When the Government’s entrepreneurship adviser, Alex Depledge, declared that Britain does not “need any more restaurants”, I’ll confess my first reaction was disbelief. My second was to reach for the data. And my third, after reading it, was a conclusion both simple and troubling: she has misidentified where entrepreneurship in this country actually lives and in doing so, is making it harder for it to survive.
Let me start with the basics. Hospitality employs 2.6 million people in the UK, 7.1% of the entire workforce. It generates £69.5 billion in gross value added. It contributes £54 billion in gross tax receipts annually. It is, by any reasonable measure, not a peripheral cottage industry but a cornerstone of the British economy. But here is the figure that should stop the Government’s entrepreneurship adviser in her tracks, one drawn from the House of Commons Library research briefing on hospitality, published in January 2026, which she may not yet have had the opportunity to read: 99.6% of hospitality businesses are SMEs, and 97.7% are small businesses. An adviser appointed to clear the path for more small enterprises might reasonably be expected to know that one of the most entrepreneurially dense sectors in the entire UK economy is the one she has just publicly dismissed.

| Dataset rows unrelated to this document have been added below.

--- config.mk ---
export PLATFORM = sky130hd
export DESIGN_NAME = aes_shift_rows_pipe
export DESIGN_NICKNAME = d
export VERILOG_FILES = /design/src/rtl/aes_shift_rows_pipe.sv
export SDC_FILE = /design/constraint.sdc
export NUM_CORES = 1
export LEC_CHECK = 0
export BUFFER_PORTS_ARGS = -buffer_cell sky130_fd_sc_hd__buf_2
export CAP_MARGIN = 10
export CORE_ASPECT_RATIO = 2
export CORE_MARGIN = 1
export CORE_UTILIZATION = 30
export CTS_CLUSTER_SIZE = 30
export DETAILED_ROUTE_END_ITERATION = 6
export PLACE_DENSITY = 0.56
export SLEW_MARGIN = 0
export SYNTH_ARGS = -nofsm -noshare
export SYNTH_HDL_FRONTEND = slang
export SYNTH_SLANG_ARGS = --single-unit
--- constraint.sdc ---
create_clock -name clock -period 12.5 [get_ports clock]
set_input_delay 1.25 -clock clock [delete_from_list [all_inputs] [get_ports clock]]
set_output_delay 1.25 -clock clock [all_outputs]
set_load 0.01 [all_outputs]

But the argument I want to make goes beyond the statistics, important as they are. It goes to something more fundamental, something that Depledge, for all her intelligence and commercial experience, appears to have overlooked entirely.

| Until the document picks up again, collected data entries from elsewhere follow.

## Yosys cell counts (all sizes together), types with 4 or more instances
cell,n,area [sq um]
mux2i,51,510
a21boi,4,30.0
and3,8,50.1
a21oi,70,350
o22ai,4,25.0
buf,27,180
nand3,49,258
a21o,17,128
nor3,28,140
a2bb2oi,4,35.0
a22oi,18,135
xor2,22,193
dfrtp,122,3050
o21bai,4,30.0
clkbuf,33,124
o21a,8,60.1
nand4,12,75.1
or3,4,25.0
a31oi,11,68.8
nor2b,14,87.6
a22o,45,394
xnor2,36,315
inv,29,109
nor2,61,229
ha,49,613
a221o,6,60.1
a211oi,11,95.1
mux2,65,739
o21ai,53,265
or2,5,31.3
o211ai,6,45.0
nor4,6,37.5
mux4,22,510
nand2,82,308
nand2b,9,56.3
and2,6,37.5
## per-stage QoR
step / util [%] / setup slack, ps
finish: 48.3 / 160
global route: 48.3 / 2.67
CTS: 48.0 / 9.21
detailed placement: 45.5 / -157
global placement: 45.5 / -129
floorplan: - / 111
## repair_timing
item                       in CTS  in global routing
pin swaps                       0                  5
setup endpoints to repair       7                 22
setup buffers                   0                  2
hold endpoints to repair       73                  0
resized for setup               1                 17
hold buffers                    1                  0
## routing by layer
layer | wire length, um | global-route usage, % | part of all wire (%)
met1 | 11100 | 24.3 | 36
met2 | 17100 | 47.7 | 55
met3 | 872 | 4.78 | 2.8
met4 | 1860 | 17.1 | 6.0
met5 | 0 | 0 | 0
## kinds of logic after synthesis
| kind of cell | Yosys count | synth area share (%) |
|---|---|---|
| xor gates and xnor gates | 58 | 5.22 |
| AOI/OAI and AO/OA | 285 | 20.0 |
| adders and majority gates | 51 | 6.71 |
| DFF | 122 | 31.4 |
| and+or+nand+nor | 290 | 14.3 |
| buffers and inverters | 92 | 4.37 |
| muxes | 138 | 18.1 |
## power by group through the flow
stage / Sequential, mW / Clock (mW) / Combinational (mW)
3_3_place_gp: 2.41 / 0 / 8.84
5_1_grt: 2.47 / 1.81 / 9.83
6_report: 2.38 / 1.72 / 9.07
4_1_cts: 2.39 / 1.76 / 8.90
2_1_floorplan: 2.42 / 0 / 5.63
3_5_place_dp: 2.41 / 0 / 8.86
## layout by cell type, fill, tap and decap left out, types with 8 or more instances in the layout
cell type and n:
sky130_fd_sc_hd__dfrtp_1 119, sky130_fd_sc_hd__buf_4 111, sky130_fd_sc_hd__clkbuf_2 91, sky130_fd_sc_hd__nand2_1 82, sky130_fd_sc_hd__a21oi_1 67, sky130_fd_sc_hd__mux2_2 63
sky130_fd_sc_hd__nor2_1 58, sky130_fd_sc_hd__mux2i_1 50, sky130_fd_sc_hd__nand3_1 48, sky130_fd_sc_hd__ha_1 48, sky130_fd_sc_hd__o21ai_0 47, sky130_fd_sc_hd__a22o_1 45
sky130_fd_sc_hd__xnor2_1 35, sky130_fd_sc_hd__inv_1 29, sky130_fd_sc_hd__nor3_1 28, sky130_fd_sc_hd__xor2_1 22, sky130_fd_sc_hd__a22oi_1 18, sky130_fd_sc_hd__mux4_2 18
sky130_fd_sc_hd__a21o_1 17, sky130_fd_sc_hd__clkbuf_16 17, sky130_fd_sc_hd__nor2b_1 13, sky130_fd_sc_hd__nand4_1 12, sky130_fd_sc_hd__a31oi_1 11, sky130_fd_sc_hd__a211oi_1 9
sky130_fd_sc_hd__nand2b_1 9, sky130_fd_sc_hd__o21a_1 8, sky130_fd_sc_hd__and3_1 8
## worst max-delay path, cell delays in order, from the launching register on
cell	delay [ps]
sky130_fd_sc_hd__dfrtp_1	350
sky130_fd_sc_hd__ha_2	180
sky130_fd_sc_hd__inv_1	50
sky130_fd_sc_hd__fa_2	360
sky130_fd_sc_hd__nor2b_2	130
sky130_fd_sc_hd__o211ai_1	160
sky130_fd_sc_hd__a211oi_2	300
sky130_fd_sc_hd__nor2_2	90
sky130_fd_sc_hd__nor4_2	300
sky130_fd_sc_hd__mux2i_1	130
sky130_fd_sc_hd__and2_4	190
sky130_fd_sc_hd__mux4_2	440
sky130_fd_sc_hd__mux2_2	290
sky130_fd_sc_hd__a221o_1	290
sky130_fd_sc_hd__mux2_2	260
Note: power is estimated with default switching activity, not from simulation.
[config.mk]
export PLATFORM = sky130hd
export DESIGN_NAME = mem_arbiter2
export DESIGN_NICKNAME = d
export VERILOG_FILES = /design/src/rtl/mem_arbiter2.sv
export SDC_FILE = /design/constraint.sdc
export NUM_CORES = 1
export LEC_CHECK = 0
export BUFFER_PORTS_ARGS = -buffer_cell sky130_fd_sc_hd__buf_2
export CAP_MARGIN = 10
export CORE_AREA = 5 5 117 119
export DETAILED_ROUTE_END_ITERATION = 7
export DIE_AREA = 0 0 122 124
export GPL_ROUTABILITY_DRIVEN = 0
export PLACE_DENSITY_LB_ADDON = 0.12
export SETUP_SLACK_MARGIN = 0.02
export SLEW_MARGIN = 25
export SYNTH_ARGS = -nofsm -noshare
export SYNTH_HDL_FRONTEND = slang
export SYNTH_SLANG_ARGS = --single-unit
[constraint.sdc]
create_clock -name clk -period 3.48 [get_ports clk]
set_clock_uncertainty 0.15 [all_clocks]
set_input_delay 0.696 -clock clk [delete_from_list [all_inputs] [get_ports clk]]
set_output_delay 0.696 -clock clk [all_outputs]
set_load 0.005 [all_outputs]
File: config.mk
export PLATFORM = sky130hd
export DESIGN_NAME = ppu_quant
export DESIGN_NICKNAME = d
export VERILOG_FILES = /design/src/rtl/ppu_pkg.sv /design/src/rtl/ppu_fifo.sv /design/src/rtl/ppu_quant.sv
export SDC_FILE = /design/constraint.sdc
export NUM_CORES = 2
export LEC_CHECK = 0
export BUFFER_PORTS_ARGS = -buffer_cell sky130_fd_sc_hd__buf_2
export CAP_MARGIN = 5
export CORE_AREA = 2 2 559 561
export CTS_CLUSTER_DIAMETER = 60
export DETAILED_ROUTE_END_ITERATION = 8
export DIE_AREA = 0 0 561 563
export SLEW_MARGIN = 25
export SYNTH_ARGS = -nofsm -noshare
export SYNTH_HDL_FRONTEND = slang
export SYNTH_SLANG_ARGS = --single-unit
File: constraint.sdc
create_clock -name clk -period 26.2 [get_ports clk]
set_input_delay 5.24 -clock clk [delete_from_list [all_inputs] [get_ports clk]]
set_output_delay 5.24 -clock clk [all_outputs]
set_load 0.03 [all_outputs]
File: src/rtl/ppu_pkg.sv
// Shared types, constants and per-lane arithmetic helpers for the post-processing quantizer.
// Lane math: rounding arithmetic right shift, then optional ReLU and int8/int4 saturation.
package ppu_pkg;

  localparam int LANES = 16;
  localparam int ACC_W = 24;
  localparam int ROWS  = 16;
  localparam int OUT_W = 8;
  localparam int SUM_W = ACC_W + 1;

  typedef enum logic [1:0] {
    IDLE  = 2'd0,
    RUN   = 2'd1,
    DRAIN = 2'd2
  } state_e;

  typedef struct packed {
    logic [4:0] shift;
    logic       relu_en;
    logic       int4_out;
  } cfg_t;

  localparam logic signed [SUM_W-1:0] I8_MAX = SUM_W'(127);
  localparam logic signed [SUM_W-1:0] I8_MIN = SUM_W'(-128);
  localparam logic signed [SUM_W-1:0] I4_MAX = SUM_W'(7);
  localparam logic signed [SUM_W-1:0] I4_MIN = SUM_W'(-8);

  // One extra bit of headroom keeps the rounding add from overflowing at full-scale input.
  function automatic logic signed [SUM_W-1:0] round_shift(
    input logic signed [ACC_W-1:0] a,
    input logic        [4:0]       sh
  );
    logic signed [SUM_W-1:0] ext;
    logic signed [SUM_W-1:0] rnd;
    ext = {a[ACC_W-1], a};
    rnd = (sh == 5'd0) ? '0 : (SUM_W'(1) << (sh - 5'd1));
    return (ext + rnd) >>> sh;
  endfunction

  function automatic logic [OUT_W-1:0] sat_lane(
    input logic signed [SUM_W-1:0] v,
    input logic                    relu,
    input logic                    int4
  );
    logic signed [SUM_W-1:0] x;
    logic signed [SUM_W-1:0] hi;
    logic signed [SUM_W-1:0] lo;
    x  = (relu && v[SUM_W-1]) ? '0 : v;
    hi = int4 ? I4_MAX : I8_MAX;
    lo = int4 ? I4_MIN : I8_MIN;
    if (x > hi) begin
      x = hi;
    end else if (x < lo) begin
      x = lo;
    end
    return x[OUT_W-1:0];
  endfunction

endpackage

File: src/rtl/ppu_fifo.sv
// Synchronous show-ahead FIFO: head_dat reflects the oldest entry whenever count is non-zero.
// Push and pop may coincide at any fill level; the producer is responsible for never overfilling.
module ppu_fifo #(
  parameter int W     = 8,
  parameter int DEPTH = 4
) (
  input  logic                     clk,
  input  logic                     rst,
  input  logic                     push_vld,
  input  logic [W-1:0]             push_dat,
  input  logic                     pop,
  output logic [W-1:0]             head_dat,
  output logic [$clog2(DEPTH):0]   count
);

  localparam int AW = $clog2(DEPTH);
  localparam int CW = AW + 1;

  logic [W-1:0]  mem_q [DEPTH];
  logic [AW-1:0] wr_ptr_q, wr_ptr_d;
  logic [AW-1:0] rd_ptr_q, rd_ptr_d;
  logic [CW-1:0] count_q, count_d;

  always_comb begin
    wr_ptr_d = wr_ptr_q;
    rd_ptr_d = rd_ptr_q;
    count_d  = count_q;
    if (push_vld) begin
      wr_ptr_d = wr_ptr_q + AW'(1);
    end
    if (pop) begin
      rd_ptr_d = rd_ptr_q + AW'(1);
    end
    case ({push_vld, pop})
      2'b10:   count_d = count_q + CW'(1);
      2'b01:   count_d = count_q - CW'(1);
      default: count_d = count_q;
    endcase
  end

  always_ff @(posedge clk or posedge rst) begin
    if (rst) begin
      wr_ptr_q <= '0;
      rd_ptr_q <= '0;
      count_q  <= '0;
    end else begin
      wr_ptr_q <= wr_ptr_d;
      rd_ptr_q <= rd_ptr_d;
      count_q  <= count_d;
    end
  end

  // Storage needs no reset: nothing reads it until count says an entry was written.
  always_ff @(posedge clk) begin
    if (push_vld) begin
      mem_q[wr_ptr_q] <= push_dat;
    end
  end

  assign head_dat = mem_q[rd_ptr_q];
  assign count    = count_q;

endmodule

File: src/rtl/ppu_quant.sv
// Requantizes a 16-row tile of 24-bit lane sums to int8/int4 through a 2-stage pipeline into an output FIFO.
// Row accepted at edge N lands in the FIFO at N+2; input is credit-gated on FIFO space plus in-flight rows.
module ppu_quant #(
  parameter int LANES      = ppu_pkg::LANES,
  parameter int ACC_W      = ppu_pkg::ACC_W,
  parameter int ROWS       = ppu_pkg::ROWS,
  parameter int FIFO_DEPTH = 4
) (
  input  logic                     clk,
  input  logic                     rst,
  input  logic                     start,
  input  logic [4:0]               shift,
  input  logic                     relu_en,
  input  logic                     int4_out,
  input  logic                     in_valid,
  output logic                     in_ready,
  input  logic [LANES*ACC_W-1:0]   in_data,
  output logic                     out_valid,
  input  logic                     out_ready,
  output logic [LANES*8-1:0]       out_data,
  output logic                     busy,
  output logic                     tile_done
);

  import ppu_pkg::*;

  localparam int CW = $clog2(FIFO_DEPTH) + 1;
  localparam int RW = $clog2(ROWS);
  localparam int DW = LANES * OUT_W;

  state_e        state_q, state_d;
  cfg_t          cfg_q, cfg_d;
  logic [RW-1:0] row_q, row_d;
  logic          tile_done_q, tile_done_d;

  logic                    s1_vld_q, s1_vld_d;
  logic signed [SUM_W-1:0] s1_q [LANES];
  logic signed [SUM_W-1:0] s1_d [LANES];
  logic                    s2_vld_q, s2_vld_d;
  logic [DW-1:0]           s2_q, s2_d;

  logic [CW-1:0] fifo_count;
  logic [DW-1:0] fifo_head;
  logic [CW:0]   occ;
  logic          accept;
  logic          pop;
  logic          drain_done;

  for (genvar i = 0; i < LANES; i++) begin : g_lane
    assign s1_d[i] = round_shift(in_data[i*ACC_W +: ACC_W], cfg_q.shift);
    assign s2_d[i*OUT_W +: OUT_W] = sat_lane(s1_q[i], cfg_q.relu_en, cfg_q.int4_out);
  end

  assign out_valid = (fifo_count != '0);
  assign pop       = out_valid && out_ready;
  assign accept    = in_valid && in_ready;
  assign occ       = {1'b0, fifo_count} + (CW+1)'(s1_vld_q) + (CW+1)'(s2_vld_q);

  // Last row leaves the block on the same edge that pops it, so finish is decided one edge early.
  assign drain_done = !s1_vld_q && !s2_vld_q &&
                      ((fifo_count == '0) || ((fifo_count == CW'(1)) && pop));

  always_ff @(posedge clk or posedge rst) begin
    if (rst) begin
      state_q     <= IDLE;
      cfg_q       <= '0;
      row_q       <= '0;
      tile_done_q <= 1'b0;
    end else begin
      state_q     <= state_d;
      cfg_q       <= cfg_d;
      row_q       <= row_d;
      tile_done_q <= tile_done_d;
    end
  end

  always_comb begin
    state_d     = state_q;
    cfg_d       = cfg_q;
    row_d       = row_q;
    tile_done_d = 1'b0;
    case (state_q)
      IDLE: begin
        if (start) begin
          state_d        = RUN;
          cfg_d.shift    = shift;
          cfg_d.relu_en  = relu_en;
          cfg_d.int4_out = int4_out;
          row_d          = '0;
        end
      end
      RUN: begin
        if (accept) begin
          if (row_q == RW'(ROWS - 1)) begin
            state_d = DRAIN;
            row_d   = '0;
          end else begin
            row_d = row_q + RW'(1);
          end
        end
      end
      DRAIN: begin
        if (drain_done) begin
          state_d     = IDLE;
          tile_done_d = 1'b1;
        end
      end
      default: state_d = IDLE;
    endcase
  end

  always_comb begin
    in_ready = (state_q == RUN) && (occ < (CW+1)'(FIFO_DEPTH));
    busy     = (state_q != IDLE);
  end

  always_comb begin
    s1_vld_d = accept;
    s2_vld_d = s1_vld_q;
  end

  always_ff @(posedge clk or posedge rst) begin
    if (rst) begin
      s1_vld_q <= 1'b0;
      s2_vld_q <= 1'b0;
      s2_q     <= '0;
      for (int i = 0; i < LANES; i++) begin
        s1_q[i] <= '0;
      end
    end else begin
      s1_vld_q <= s1_vld_d;
      s2_vld_q <= s2_vld_d;
      s2_q     <= s2_d;
      for (int i = 0; i < LANES; i++) begin
        s1_q[i] <= s1_d[i];
      end
    end
  end

  ppu_fifo #(
    .W     (DW),
    .DEPTH (FIFO_DEPTH)
  ) u_fifo (
    .clk      (clk),
    .rst      (rst),
    .push_vld (s2_vld_q),
    .push_dat (s2_q),
    .pop      (pop),
    .head_dat (fifo_head),
    .count    (fifo_count)
  );

  // Head storage is unreset, so the visible data is forced to zero while nothing is valid.
  assign out_data  = out_valid ? fifo_head : '0;
  assign tile_done = tile_done_q;

endmodule

==> results.py <==
metrics = {
    "synthesis": {
        "synthArstFlopShare_pct": 51.8,
        "yosysUniqueCellTypes": 131,
        "avgSynthCellArea_sq_um": 8.68,
        "yosysMostFrequentCell": "nand2_1",
        "postSynthCellCount": 10700,
        "ys_seq_elements": 1063,
        "syn_area_sq_mm": 0.0925,
        "synth_nets": 11400,
        "ys_seq_area_share_pct": 31.5,
        "yosysWarnings": 0,
        "synth_flop_cell": "dfrtp_1",
        "synth_edf_count": 512,
        "synth_top_area_share_pct": 16.6,
        "synth.largest_area_cell": "edfxtp_1",
        "synthTopCellsByArea": "edfxtp_1 17%, dfrtp_1 15%, ha_1 4.5%, a21oi_1 4.1%, nand2_1 4.0%",
        "synth_commonest_cells": "983 x nand2_1, 803 x nor2_1, 759 x a21oi_1",
    },
    "worst_setup_path": {
        "critPathRequiredTime_ns": 26.77,
        "reg2reg_to": "s1_q[136]$_DFF_PP0_",
        "critical_path_class": "in2reg",
        "reg2reg_slack_ns": 17.78,
        "slowest_stage": "xor2_1",
        "cp_cell_sequence": "buf_2 -> ha_1 -> ha_1 -> a31oi_1 -> a21oi_1 -> o32a_1 -> nand2_1 -> a221oi_1 -> xor2_1 -> xnor2_1 -> clkinv_1 -> a31oi_1 -> a21oi_1 -> a211o_1",
        "worstSetupEndpointType": "flip-flop",
        "cp_num_buf_inv": 2,
        "setup.worst_path.start_class": "input port",
        "r2r_start": "cfg_q[6]$_DFFE_PP0P_",
        "crit_family": "compound AO/OA/AOI/OAI gates",
        "timing.critical_path.arrival_ns": 9.94,
        "reg2reg_depth": 19,
        "crit_fanout": 11,
        "slowest_delay_ns": 0.91,
    },
    "pwr": {
        "p_per_area_mw_per_mm2": 94.1,
        "ir_drop_mv": 0.0594,
        "leakagePower_nw": 39.1,
        "total_power_w": 0.00970,
    },
    "final_layout": {
        "layout.nets": 11400,
        "drive_gt1_share_pct": 14.9,
        "syn_to_final_growth_pct": 11.4,
        "n_fill_cell": 32600,
        "multi_input_area_sq_mm": 0.0592,
        "seqCellArea_sq_mm": 0.0292,
    },
    "routing": {
        "drt-vias-per-instance": 6.42,
        "post_drt_wl_per_cell_microns": 34.4,
        "dr.first_iter.drc_count": 15100,
        "vias": 96000,
        "detailedRoute.firstPassIterationCount": 7,
        "drc": 0,
        "postRouteAntennaNets": 0,
        "drt-total-wl_mm": 515,
    },
    "sta": {
        "finalCritPeriodShare_pct": 35.8,
        "clock.fmax_mhz": 107,
        "skew_ns": 0.0586,
        "max_slew_margin_pct": 15.5,
        "worst_pin_slew_ns": 1.27,
        "report.final.setup_viol": 0,
        "hold_ws_ns": 0.422,
        "rsz0062_at_grt": "no",
        "finalCriticalPeriod_ns": 9.37,
        "fin_tns_setup_ns": 0,
        "hold_viol_final": 0,
        "slew_violations": 0,
    },
    "grt": {
        "grtUsageTotal_pct": 31.2,
        "grt_max_degree": 130,
        "overflow": 0,
        "antenna_found_initial": 139,
        "grt_pass1_vias": 85700,
        "grt_pass1_wl_mm": 707,
    },
    "floorplan": {
        "die_h_microns": 563,
        "std_cell_rows": 205,
        "floorplan.initialDensity_pct": 29.8,
        "die_area_sq_mm": 0.316,
        "io_pins": 528,
        "die_width_microns": 561,
        "core_area_sq_mm": 0.310,
    },
    "worst_hold_path": {
        "min_from": "s1_vld_q$_DFF_PP0_",
        "min_path_cells": 0,
        "worstHoldEndpoint": "s2_vld_q$_DFF_PP0_",
        "min_path_type": "reg2reg",
    },
    "clock_network": {
        "ctsHoldBuffers": 0,
        "cts_sinks": 1063,
        "cts_setup_buffers": 0,
        "cts_tree": "built",
        "clk_pin_slew_ns": 0.07,
        "clock_latency_ns": 0.73,
        "ctsResizeCount": 0,
        "cts_buffers": 101,
        "cts.path.max_buffers": 3,
        "cts-root-buf": "clkbuf_16",
        "htree_levels": 3,
    },
    "job": {
        "cap_violations": 0,
    },
    "status": {
        "outcome": "complete, no violations",
    },
    "placement": {
        "gp_congestion": 1.06,
        "dpl.hpwl_mm": 385,
        "port-buffer-count": 527,
    },
}
[flip-flops by register name, indices dropped and copies added, names as in the netlist]
signal           cells
row_q                4
cfg_q                7
s2_vld_q             1
u_fifo.count         3
u_fifo.rd_ptr_q      2
s2_q               128
u_fifo.mem_q       512
u_fifo.wr_ptr_q      2
tile_done            1
s1_vld_q             1
state_q              2
s1_q               400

Every business deal that gets done in this country, every investment secured, every partnership formed, every client relationship built, happens somewhere and through human contact. It happens over a coffee, over lunch, over dinner, at a networking event, at a conference, at a drinks reception. The hospitality sector is not separate from the high-growth economy that the Government’s adviser wants to build. It is the connective tissue of it. You cannot scale a clean tech company, close a venture capital round, or sign a manufacturing partnership without, at some point, sitting across a table from someone in a room that a hospitality business has made possible.
I want to give a concrete example of what smart support for hospitality entrepreneurship actually looks like, because it is already happening, just not by government. On our own university campus, we work with Aramark to provide catering for students, staff and events. Given the natural variation in demand across term time, Aramark does something rather clever: it brings in small, independent food truck operators on a rotating basis, giving them seven or eight hours a day of guaranteed footfall, exposure to a large and diverse customer base, and the kind of commercial experience that no business incubator programme can replicate. The result is a richer, more varied food offering for our community, and a genuine launchpad for small hospitality enterprises.